# Fluorocarbon



## Dovans (Nov 15, 2011)

Took off my 8lb braid and put on 8lb fluorocarbon. What a Mistake! Going back to my braid...Spooled up some 10 Suffix 832 on another real, Pretty Impressive line. Will probably buy some 8lb Suffix 832 for my reel with the fluorocarbon. Next paycheck that is..


----------



## gerb (Apr 13, 2010)

i use heavier flourocarbon for my leaders down here in florida....its quite necessary....but the only reason i can think of spooling it in ohio is maybe for flipping or heavy cover. its pretty stiff, so i think you'd lose good casting ability. although, if you're fishing for some toothy critters, i cant imagine that a fluoro leader would be a bad idea.


----------



## brucey42085 (Jun 4, 2011)

i like to keep some really light test fluoro on a reel for crappie. usually im not casting that far and the "invisibility" of it seems to help the bites, especially on stuff under a bobber thats sitting and when theyre being picky. Im a big fan, generally, of the fireline crystal fused stuff, gave some to my regular fishing buddy and the last time were out and on the crappie i outfished him nearly 2 to 1 and we were using identical presentations at the same depth within 5 feet of each other most of time but he had the crystal on and i had i think 4lb test fluoro.


----------



## gerb (Apr 13, 2010)

in terms of bobber fishing, couldnt you just use fluoro from the bobber-down?


----------



## lordofthepunks (Feb 24, 2009)

is this real life?


----------



## Govbarney (Jan 3, 2011)

After yrs of tinkering I set up all my spinning reals to have a dozen yards of cheap mono backing, then I fill it up with braid, and finish it off with about 3 yards of Fluoro. 

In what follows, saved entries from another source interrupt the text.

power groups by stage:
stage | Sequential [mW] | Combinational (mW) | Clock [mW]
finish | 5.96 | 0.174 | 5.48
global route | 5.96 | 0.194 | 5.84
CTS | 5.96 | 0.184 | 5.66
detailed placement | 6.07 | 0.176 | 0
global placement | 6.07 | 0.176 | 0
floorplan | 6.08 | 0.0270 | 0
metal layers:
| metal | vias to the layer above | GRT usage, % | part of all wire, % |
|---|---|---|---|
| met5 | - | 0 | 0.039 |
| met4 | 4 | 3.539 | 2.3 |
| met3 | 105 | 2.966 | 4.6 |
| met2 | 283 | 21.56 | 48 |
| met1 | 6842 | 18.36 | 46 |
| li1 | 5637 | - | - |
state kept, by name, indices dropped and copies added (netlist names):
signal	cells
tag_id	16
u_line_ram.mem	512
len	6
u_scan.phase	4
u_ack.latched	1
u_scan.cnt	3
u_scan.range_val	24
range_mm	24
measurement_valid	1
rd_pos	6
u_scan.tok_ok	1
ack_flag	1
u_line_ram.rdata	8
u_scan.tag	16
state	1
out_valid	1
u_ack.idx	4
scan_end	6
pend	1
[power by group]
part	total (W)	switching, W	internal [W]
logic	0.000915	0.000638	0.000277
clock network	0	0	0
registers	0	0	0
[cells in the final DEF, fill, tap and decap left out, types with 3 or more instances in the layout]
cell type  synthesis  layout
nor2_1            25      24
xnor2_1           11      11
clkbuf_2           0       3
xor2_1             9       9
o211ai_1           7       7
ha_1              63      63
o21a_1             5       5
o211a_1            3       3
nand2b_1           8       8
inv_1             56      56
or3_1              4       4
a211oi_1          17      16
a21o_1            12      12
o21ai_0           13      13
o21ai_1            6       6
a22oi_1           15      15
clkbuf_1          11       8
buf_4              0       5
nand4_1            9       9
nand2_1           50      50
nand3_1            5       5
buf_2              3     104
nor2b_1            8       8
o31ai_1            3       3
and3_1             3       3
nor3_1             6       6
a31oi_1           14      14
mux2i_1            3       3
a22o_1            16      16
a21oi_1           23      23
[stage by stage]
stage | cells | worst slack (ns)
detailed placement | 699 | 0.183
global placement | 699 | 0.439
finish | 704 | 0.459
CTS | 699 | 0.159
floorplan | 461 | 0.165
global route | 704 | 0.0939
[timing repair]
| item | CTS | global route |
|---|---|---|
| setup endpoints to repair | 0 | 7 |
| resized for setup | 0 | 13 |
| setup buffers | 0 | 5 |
===== src/rtl/hsil_pkg.sv =====
// ----------------------------------------------------------------------------
// hsil_pkg
// Shared types and constants of the hash set: opcodes, key width and the
// command and status groups between the controller and the datapath.
// ----------------------------------------------------------------------------
package hsil_pkg;

  localparam int KeyW = 32;

  typedef enum logic [1:0] {
    OP_INSERT = 2'd0,
    OP_QUERY  = 2'd1,
    OP_DELETE = 2'd2
  } op_e;

  typedef struct packed {
    logic clr;
    logic load;
    logic rd_en;
    logic rd_from_in;
    logic div_step;
    logic update;
  } cmd_t;

  typedef struct packed {
    logic clr_last;
    logic div_last;
  } sts_t;

endpackage


===== src/rtl/hsil_ctrl.sv =====
// ----------------------------------------------------------------------------
// hsil_ctrl
// Controller of the hash set: clear sweep after reset, request sequencing
// through remainder, bucket read and write-back, and the result handshake.
// ----------------------------------------------------------------------------
module hsil_ctrl #(
  parameter bit Pow2 = 1'b1
) (
  input  logic           clk_i,
  input  logic           rst_ni,
  input  logic           in_valid_i,
  output logic           in_ready_o,
  output logic           out_valid_o,
  input  logic           out_ready_i,
  input  hsil_pkg::sts_t sts_i,
  output hsil_pkg::cmd_t cmd_o
);
  import hsil_pkg::*;

  typedef enum logic [4:0] {
    S_CLEAR  = 5'b00001,
    S_IDLE   = 5'b00010,
    S_DIV    = 5'b00100,
    S_READ   = 5'b01000,
    S_UPDATE = 5'b10000
  } state_e;

  state_e state_q, state_d;
  logic   out_valid_q, out_valid_d;

  always_comb begin
    state_d    = state_q;
    cmd_o      = '0;
    in_ready_o = 1'b0;
    unique case (state_q)
      S_CLEAR: begin
        cmd_o.clr = 1'b1;
        if (sts_i.clr_last) begin
          state_d = S_IDLE;
        end
      end
      S_IDLE: begin
        in_ready_o = 1'b1;
        if (in_valid_i) begin
          cmd_o.load = 1'b1;
          if (Pow2) begin
            cmd_o.rd_en      = 1'b1;
            cmd_o.rd_from_in = 1'b1;
            state_d          = S_UPDATE;
          end else begin
            state_d = S_DIV;
          end
        end
      end
      S_DIV: begin
        cmd_o.div_step = 1'b1;
        if (sts_i.div_last) begin
          state_d = S_READ;
        end
      end
      S_READ: begin
        cmd_o.rd_en = 1'b1;
        state_d     = S_UPDATE;
      end
      S_UPDATE: begin
        if (!out_valid_q || out_ready_i) begin
          cmd_o.update = 1'b1;
          state_d      = S_IDLE;
        end
      end
      default: begin
        state_d = S_CLEAR;
      end
    endcase
  end

  always_comb begin
    out_valid_d = out_valid_q;
    if (cmd_o.update) begin
      out_valid_d = 1'b1;
    end else if (out_ready_i) begin
      out_valid_d = 1'b0;
    end
  end

  always_ff @(posedge clk_i or negedge rst_ni) begin
    if (!rst_ni) begin
      state_q     <= S_CLEAR;
      out_valid_q <= 1'b0;
    end else begin
      state_q     <= state_d;
      out_valid_q <= out_valid_d;
    end
  end

  assign out_valid_o = out_valid_q;

endmodule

I will never spool my whole real with fluoro again, to many tangles. The only thing I do is use it for my leaders.


----------



## WeaponX (Mar 28, 2012)

Doven, you didn't specify what kind of fish you're going after? If it's crappie, I'd actually recommend only 4-6lb test at most and a "no way" on braided. Fluorocarbon is actually pretty pricey and I've been using it for the past 3 years and every year I just reverse the line by respooling it (1 Spindle to last 2 years). The reason why choose fluorocarbon? It's just easy to cast and virtually invisible underwater.

But the truth is, it doesn't really matter which kind line you use as long as it's not braided, that's just too much. You can use cheapo Shakesspear line from Walmart and still have the same success rate. The real question is where and which depth


----------



## Dovans (Nov 15, 2011)

After thinking on it at work last night, I wonder if the weight of the fluoro has to be balanced with the lure. I am using 8lb test, but throwing 1/8oz jigs... So perhaps I need a heavier lure. Medium light action rod. I cant stand the twists and fouling I am getting with this fluoro. I didnt have that problem with 8lb braid.


----------



## Bassbme (Mar 11, 2012)

Dovans said:


> After thinking on it at work last night, I wonder if the weight of the fluoro has to be balanced with the lure. I am using 8lb test, but throwing 1/8oz jigs... So perhaps I need a heavier lure. Medium light action rod. I cant stand the twists and fouling I am getting with this fluoro. I didnt have that problem with 8lb braid.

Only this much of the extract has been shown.